La madurez jamona quiere compensar sus recetas de cómo alcanzar la felicidad pese a todo y su dimensión beata como libro-cinta de autoayuda con algunos maliciosos rasgos malditillos de su heroína archibuleada y ciertas travesuras más bien pueriles con las que suele desquitarse la ambivalente deseadora compulsiva, bien secundada por los colores pastel de las imágenes-vida interior de Ramona, por la edición sabiamente elíptica y punteada por overlaps audiovisuales bien dosificados por los excuequeros Laura Pesce y Francisco X. Rivera, por la música coruscante de Federico Bonasso, por una regia dirección de arte de Bárbara Enríquez con restallante visualidad de todosublimadora estética de casa clasemediera llena de flores en la Colonia Nápoles y por otra aclimatación de la lucidez culinaria de Canela (Jordi Mariscal, 2012) en los territorios de Me late chocolate (Joaquín Bissner, también 2012), para lograr en su conjunto una jocunda pantomima monologal hasta verborrágica muy atípica en el cine mexicano de antes o de ahora y una semifantasía social tan rebosante de inverosimilitudes consentidas como cualquier semijalada terrorífica tipo El incidente de Isaac Ezban (2014), en el seno de un apacible cuadro de costumbres que evita caer en los lugarcomunescos impulsos tediosamente fallidos de querer reducir de peso (a la fatigosa manera de la madurez obesa obsesa del Paraíso de Mariana Chenillo, 2013).

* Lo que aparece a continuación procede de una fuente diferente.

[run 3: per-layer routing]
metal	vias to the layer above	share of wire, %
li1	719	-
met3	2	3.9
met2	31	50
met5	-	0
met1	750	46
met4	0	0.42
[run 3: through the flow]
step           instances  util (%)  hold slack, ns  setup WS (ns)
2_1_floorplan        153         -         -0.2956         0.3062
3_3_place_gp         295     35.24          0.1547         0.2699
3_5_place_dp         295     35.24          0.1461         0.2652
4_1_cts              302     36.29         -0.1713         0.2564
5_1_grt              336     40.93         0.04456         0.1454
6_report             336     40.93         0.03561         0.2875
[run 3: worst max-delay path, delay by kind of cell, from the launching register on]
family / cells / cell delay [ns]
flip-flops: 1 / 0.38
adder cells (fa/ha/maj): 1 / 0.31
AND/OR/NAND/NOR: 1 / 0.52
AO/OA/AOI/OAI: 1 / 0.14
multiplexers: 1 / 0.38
### config.mk
export PLATFORM = sky130hd
export DESIGN_NAME = mux_rr_reg
export DESIGN_NICKNAME = d
export VERILOG_FILES = /design/src/rtl/mux_rr_reg_pkg.sv /design/src/rtl/mux_rr_reg_rr_arbiter.sv /design/src/rtl/mux_rr_reg.sv
export SDC_FILE = /design/constraint.sdc
export NUM_CORES = 1
export LEC_CHECK = 0
export ABC_AREA = 1
export BUFFER_PORTS_ARGS = -buffer_cell sky130_fd_sc_hd__buf_2
export CAP_MARGIN = 30
export CORE_UTILIZATION = 40
export DETAILED_ROUTE_END_ITERATION = 10
export PLACE_DENSITY = 0.71
export SKIP_CTS_REPAIR_TIMING = 1
export SYNTH_ARGS = -nofsm -noshare
export SYNTH_HDL_FRONTEND = slang
export SYNTH_SLANG_ARGS = --single-unit
### constraint.sdc
create_clock -name clk -period 3 [get_ports clk]
set_input_delay 0.15 -clock clk [delete_from_list [all_inputs] [get_ports clk]]
set_output_delay 0.15 -clock clk [all_outputs]
set_load 0.01 [all_outputs]
### src/rtl/mux_rr_reg_pkg.sv
// -----------------------------------------------------------------------------
// mux_rr_reg_pkg
// Shared constants for the registered N-channel multiplexer and its arbiter.
//   mode_e      : selection mode encoding (fixed select / round-robin)
//   next_index  : wrap-around successor of a channel index
// -----------------------------------------------------------------------------
package mux_rr_reg_pkg;

  typedef enum logic {
    MODE_FIXED = 1'b0,
    MODE_RR    = 1'b1
  } mode_e;

  // Index that follows idx in a ring of n channels.
  function automatic int next_index(input int idx, input int n);
    return (idx + 1 >= n) ? 0 : idx + 1;
  endfunction

endpackage
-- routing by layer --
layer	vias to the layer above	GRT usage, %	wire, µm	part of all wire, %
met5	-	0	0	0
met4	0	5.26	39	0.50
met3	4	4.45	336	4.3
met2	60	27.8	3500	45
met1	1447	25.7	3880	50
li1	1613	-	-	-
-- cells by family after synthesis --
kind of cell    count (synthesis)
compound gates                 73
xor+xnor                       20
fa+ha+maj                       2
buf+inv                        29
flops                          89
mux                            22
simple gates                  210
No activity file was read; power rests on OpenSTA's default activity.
`config.mk`:
```
export PLATFORM = sky130hd
export DESIGN_NAME = key_debounce_flat
export DESIGN_NICKNAME = d
export VERILOG_FILES = /design/src/rtl/key_debounce_pkg.sv /design/src/rtl/key_debounce_if.sv /design/src/rtl/key_debounce_sync_2ff.sv /design/src/rtl/key_debounce.sv /design/src/flat_wrapper.sv
export SDC_FILE = /design/constraint.sdc
export NUM_CORES = 1
export LEC_CHECK = 0
export ABC_AREA = 1
export CORE_ASPECT_RATIO = 1.25
export CORE_MARGIN = 10
export CORE_UTILIZATION = 40
export CTS_BUF_LIST = sky130_fd_sc_hd__clkbuf_16
export DETAILED_ROUTE_END_ITERATION = 16
export HOLD_SLACK_MARGIN = 0.12
export PLACE_DENSITY = 0.69
export SYNTH_ARGS = -nofsm -noshare
export SYNTH_HDL_FRONTEND = slang
export SYNTH_SLANG_ARGS = --single-unit
```
`constraint.sdc`:
```
create_clock -name clk -period 1.56 [get_ports clk]
set_clock_uncertainty 0.1 [all_clocks]
set_input_delay 0.234 -clock clk [delete_from_list [all_inputs] [get_ports clk]]
set_output_delay 0.234 -clock clk [all_outputs]
set_load 0.01 [all_outputs]
```
## config.mk

```make
export PLATFORM = sky130hd
export DESIGN_NAME = i2c_key_controller
export DESIGN_NICKNAME = d
export VERILOG_FILES = /design/src/rtl/i2c_ctrl_pkg.sv /design/src/rtl/i2c_stall_timer.sv /design/src/rtl/i2c_key_controller.sv
export SDC_FILE = /design/constraint.sdc
export NUM_CORES = 1
export LEC_CHECK = 0
export CORE_MARGIN = 2
export CORE_UTILIZATION = 30
export CTS_CLUSTER_SIZE = 25
export DETAILED_ROUTE_END_ITERATION = 12
export GPL_ROUTABILITY_DRIVEN = 0
export PLACE_DENSITY = 0.6
export SLEW_MARGIN = 15
export SYNTH_ARGS = -nofsm -noshare
export SYNTH_HDL_FRONTEND = slang
export SYNTH_SLANG_ARGS = --single-unit
```

## constraint.sdc

```tcl
create_clock -name clk -period 4.63 [get_ports clk]
set_clock_uncertainty 0.2 [all_clocks]
set_input_delay 0.926 -clock clk [delete_from_list [all_inputs] [get_ports clk]]
set_output_delay 0.926 -clock clk [all_outputs]
set_load 0.03 [all_outputs]
```

## src/rtl/i2c_ctrl_pkg.sv

```systemverilog
// Shared types for the I2C key controller: FSM state encoding and SDA drive modes.
package i2c_ctrl_pkg;

  typedef enum logic [3:0] {
    IDLE          = 4'd0,
    WAIT_FOR_BYTE = 4'd1,
    RX_BYTE       = 4'd2,
    PREP_ACK      = 4'd3,
    ACK_TX        = 4'd4,
    ACK_RX        = 4'd5,
    LOAD_BYTE     = 4'd6,
    SEND_BYTE     = 4'd7,
    RX_REG_LOAD   = 4'd8,
    MAKE_BUS_IDLE = 4'd9,
    MASTER_ACK    = 4'd10,
    RX_WAIT       = 4'd11,
    RX_ACK_PREP   = 4'd12,
    RX_KEY_SIGNAL = 4'd13
  } state_t;

  localparam logic [1:0] SDA_RELEASE = 2'b00;
  localparam logic [1:0] SDA_ACK     = 2'b01;
  localparam logic [1:0] SDA_TX      = 2'b11;

endpackage

```

## src/rtl/i2c_stall_timer.sv

```systemverilog
// Stall watchdog: counts enabled cycles since the last clear and flags expiry
// on the LIMIT-th such cycle. LIMIT = 0 disables it.
module i2c_stall_timer #(
  parameter int LIMIT = 1024
) (
  input  logic clk,
  input  logic rst,
  input  logic enable,
  input  logic clear,
  output logic expire
);

  localparam int CW = (LIMIT > 1) ? $clog2(LIMIT) : 1;
  localparam logic [CW-1:0] LAST = CW'((LIMIT > 0) ? LIMIT - 1 : 0);

  logic [CW-1:0] count;

  // Holds at LAST so a blocked expiry cannot wrap back to an early count.
  always_ff @(posedge clk) begin
    if (rst || clear || !enable) begin
      count <= '0;
    end else if (count != LAST) begin
      count <= count + CW'(1);
    end
  end

  assign expire = (LIMIT > 0) && enable && (count == LAST);

endmodule

```

## src/rtl/i2c_key_controller.sv

```systemverilog
// I2C slave sequencing FSM: address ACK/NACK, fixed-length key reception and
// FIFO-fed transmit, with repeated START handling and a stall watchdog.
module i2c_key_controller
  import i2c_ctrl_pkg::*;
#(
  parameter int KEY_BYTES      = 16,
  parameter int TIMEOUT_CYCLES = 1024,
  parameter int ALLOW_TX       = 1
) (
  input  logic                             clk,
  input  logic                             rst,
  input  logic                             start_found,
  input  logic                             stop_found,
  input  logic                             byte_received,
  input  logic                             ack_prep,
  input  logic                             check_ack,
  input  logic                             ack_done,
  input  logic                             rw_mode,
  input  logic                             address_match,
  input  logic                             sda_in,
  input  logic                             fifo_empty,
  output logic                             rx_enable,
  output logic                             tx_enable,
  output logic                             read_enable,
  output logic                             load_data,
  output logic                             reg_enable,
  output logic                             start_byte_received,
  output logic [1:0]                       sda_mode,
  output logic                             key_loaded,
  output logic [$clog2(KEY_BYTES+1)-1:0]   byte_count,
  output logic                             timeout_err
);

  localparam int CW = $clog2(KEY_BYTES + 1);
  localparam logic [CW-1:0] KEY_LAST = CW'(KEY_BYTES);

  state_t state, state_next;
  logic   wd_enable, wd_clear, wd_expire, wd_fire;

  always_ff @(posedge clk) begin
    if (rst) begin
      state <= IDLE;
    end else begin
      state <= state_next;
    end
  end

  // Bus conditions override everything; the watchdog only acts when neither is present.
  always_comb begin
    state_next          = state;
    wd_fire             = 1'b0;
    rx_enable           = 1'b0;
    tx_enable           = 1'b0;
    read_enable         = 1'b0;
    load_data           = 1'b0;
    reg_enable          = 1'b0;
    start_byte_received = 1'b0;
    sda_mode            = SDA_RELEASE;

    if (stop_found && (state != IDLE)) begin
      state_next = IDLE;
    end else if (start_found) begin
      state_next = WAIT_FOR_BYTE;
    end else if (wd_expire) begin
      state_next = IDLE;
      wd_fire    = 1'b1;
    end else begin
      case (state)
        IDLE:          state_next = IDLE;
        WAIT_FOR_BYTE: if (byte_received) state_next = PREP_ACK;
        PREP_ACK: begin
          if (ack_prep) begin
            if (rw_mode && address_match && !fifo_empty && (ALLOW_TX != 0)) begin
              state_next = ACK_TX;
            end else if (!rw_mode && address_match && !key_loaded) begin
              state_next = ACK_RX;
            end else begin
              state_next = IDLE;
            end
          end
        end
        ACK_TX:        if (ack_done) state_next = LOAD_BYTE;
        LOAD_BYTE:     state_next = SEND_BYTE;
        SEND_BYTE:     if (ack_prep) state_next = MAKE_BUS_IDLE;
        MAKE_BUS_IDLE: if (check_ack) state_next = MASTER_ACK;
        MASTER_ACK:    state_next = sda_in ? IDLE : RX_WAIT;
        RX_WAIT:       if (ack_done) state_next = fifo_empty ? IDLE : LOAD_BYTE;
        ACK_RX:        if (ack_done) state_next = (byte_count == KEY_LAST) ? RX_REG_LOAD : RX_BYTE;
        RX_BYTE:       if (byte_received) state_next = RX_ACK_PREP;
        RX_ACK_PREP:   if (ack_prep) state_next = ACK_RX;
        RX_REG_LOAD:   state_next = RX_KEY_SIGNAL;
        RX_KEY_SIGNAL: state_next = IDLE;
        default:       state_next = IDLE;
      endcase
    end

    case (state)
      WAIT_FOR_BYTE, RX_BYTE: rx_enable = 1'b1;
      PREP_ACK:               start_byte_received = 1'b1;
      ACK_TX, ACK_RX:         sda_mode = SDA_ACK;
      LOAD_BYTE: begin
        read_enable = 1'b1;
        load_data   = 1'b1;
      end
      SEND_BYTE: begin
        tx_enable = 1'b1;
        sda_mode  = SDA_TX;
      end
      RX_REG_LOAD:            reg_enable = 1'b1;
      default:                ;
    endcase
  end

  // Key commit states advance on their own, so they are excluded from the watchdog.
  assign wd_enable = (state != IDLE) && (state != RX_REG_LOAD) && (state != RX_KEY_SIGNAL);
  assign wd_clear  = (state_next != state) || start_found;

  i2c_stall_timer #(
    .LIMIT (TIMEOUT_CYCLES)
  ) u_stall_timer (
    .clk    (clk),
    .rst    (rst),
    .enable (wd_enable),
    .clear  (wd_clear),
    .expire (wd_expire)
  );

  always_ff @(posedge clk) begin
    if (rst) begin
      byte_count  <= '0;
      key_loaded  <= 1'b0;
      timeout_err <= 1'b0;
    end else begin
      timeout_err <= wd_fire;
      if ((state_next == WAIT_FOR_BYTE) && ((state != WAIT_FOR_BYTE) || start_found)) begin
        byte_count <= '0;
      end else if ((state == RX_BYTE) && (state_next == RX_ACK_PREP) && (byte_count != KEY_LAST)) begin
        byte_count <= byte_count + CW'(1);
      end
      if (state_next == RX_KEY_SIGNAL) begin
        key_loaded <= 1'b1;
      end
    end
  end

endmodule
```

==> run summary, run 1 <==
status: finished clean
routed wire length: 4339 um
Placement Rows: 27
Crit Path Max Fanout: 21
r2r worst-path depth: 6
hold path depth: 2
DR DRC count: 0
Root Driver: clkbuf_8
Slew @ Worst Pin: 0.9605 ns
Leakage: 0.6821 nW
Yosys cell types: 68
Slew Viols, Final: 0
gr ovfl total: 0
Worst R2R End: u_stall_timer.count[4]$_SDFFE_PP0P_
CTS HTree Levels: 1
WP data required: 3.50 ns
total CTS buffers: 3
most frequent cells in the layout: clkdlybuf4s50_1, dfxtp_1, nand2_1
worst setup path end: rx_enable
Placed Cells incl. Taps: 293
Synth async-reset ratio: 0
setup repair after global routing missed its margin: no
clk sink count: 21
Psw: 0.08644 mW
number of stages on the worst setup path: 4
Clk pin slew, worst setup/hold paths: 0.08 ns
DIE AREA: 6528 um2
post-DP HPWL: 3203 um
Switching Share: 0.2489
1st-pass router iterations: 4
biggest cell delay along the critical path: 0.80 ns
FF-to-FF setup slack: 1.53 ns
buffers and inverters on the worst path: 2
setup violators final: 0
Max VDD drop: 106.9 uV
final net count: 241
maximum clock frequency: 290.0 MHz
PostCTS Resize Cnt: 0
DR iter-0 viols: 92
DR vias/cell: 5.515
Initial Util: 0.3155
CTS tree: yes
CP max-delay cell: dfxtp_1
average size of a mapped cell: 8.425 um2
register area share after synthesis: 0.2376
CP delay by family, top: buffers and inverters
antenna violations before repair: 0
Ys Warns: 0
first-pass GRT wire length: 7162 um
crit-path cells: buf_4 -> xnor2_1 -> nor3_1 -> clkdlybuf4s50_1
Area growth syn-to-layout: 16.48%
number of enable flip-flop cells after synthesis: 0
largest net degree at the start of global routing: 28
flops & latches, synth: 21
Chip Width: 80.80 um
layout cells sized above 1: 0.1111
Post-Syn Instances: 210
FF-to-FF Start: state[2]$_SDFF_PP0_
CP Launch Type: flop
crit end category: output pin
Ant. Diodes: 0
Cell Pwr Density: 168.5 nW/um2
P_int: 0.2609 mW
clock share of power: 0.344
Clock Latency Late Sink: 0.26 ns
clock buffer depth: 2
max cap viols: 0
Setup TNS: 0 ns
Final ANT Viol Nets: 0
Mapped Nets: 225
Netlist Area Pre-Place: 1769 um2
Routed WL per cell: 14.61 um
Final period util: 0.7448
minimum clock period: 3.448 ns
worst min-delay path category: reg -> reg
commonest non-fill, non-tap cell in the layout: clkdlybuf4s50_1
Combinational Power Share: 0.120
Final Hold Fails: 0
Final Non-Filler Cells: 297
# Post-CTS Setup Buffers: 0
arrival time at the worst endpoint: 2.32 ns
core footprint: 5608 um2
Rel. slew slack: 0.3588
Vias: 1638
hold_buf cts: 0
overall global routing resource usage: 0.1368
prevailing post-synth register cell: dfxtp_1
CP Launch Point: state[1]$_SDFF_PP0_
I/O pin count: 27
vias in the first global route: 1432
DIE HEIGHT: 80.80 um
share of power burned in registers: 0.536
crit path kind: reg -> out
IO Port Bufs: 26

Y la madurez jamona funciona mucho mejor por su dimensión satírica, su tono ligero para abordar temas levemente duros nunca aspiracionales, su reivindicación de lo reivindicado (Ramona es por completo socialmente funcional desde un principio), su decidida burla frontal a las mujeres que ante su fracaso sentimental busca todo tipo de opciones extremas y descabelladas (“Es el destino, pero hay fuerzas poderosas que lo pueden cambiar”), su reconocimiento de la influencia decisiva de la infancia, y por eso da lo mismo que su moraleja declamada en off (esa voz en off en ocasiones simpaticona a semejanza de la protagonista, en ocasiones consternante a semejanza de la sobreexplotación de esa simpatía) como una receta de galletas (“Te hacen volar”) con suficientes gramos de buena suerte y otros tantos de esperanza (“Como vender sexo en galletas”), entre otros ingredientes indispensables (“Ya no soy supersticiosa, soy budista”), porque “Para ser feliz sólo hay que decidir ser feliz”, empalidezca ante la que situacional e implícitamente ha sido expuesta risa forzada tras sonrisa ñoña, y bendecida por un cuadro del modelo masculino hilarantemente encuerado en medio de la tienda que congrega a todas las trabajadoras (“Ante la tempestad, la compra”) y aquietadas féminas de ese planeta Cohen-Rodríguez: “Acéptate a ti misma y aprende a cocinar galletas sabrosas”, pues así hasta un residual escarabajo decorado podrá salir a la calle caminando a solas y por su propia dinámica, sin ayuda de nadie y en medio de la nada consecuente, mientras los demás humanos, sus semejantes, sus hermanos, más irreal película incluida, celebran con alborozo el triunfo del principio de realidad sobre el pensamiento mágico.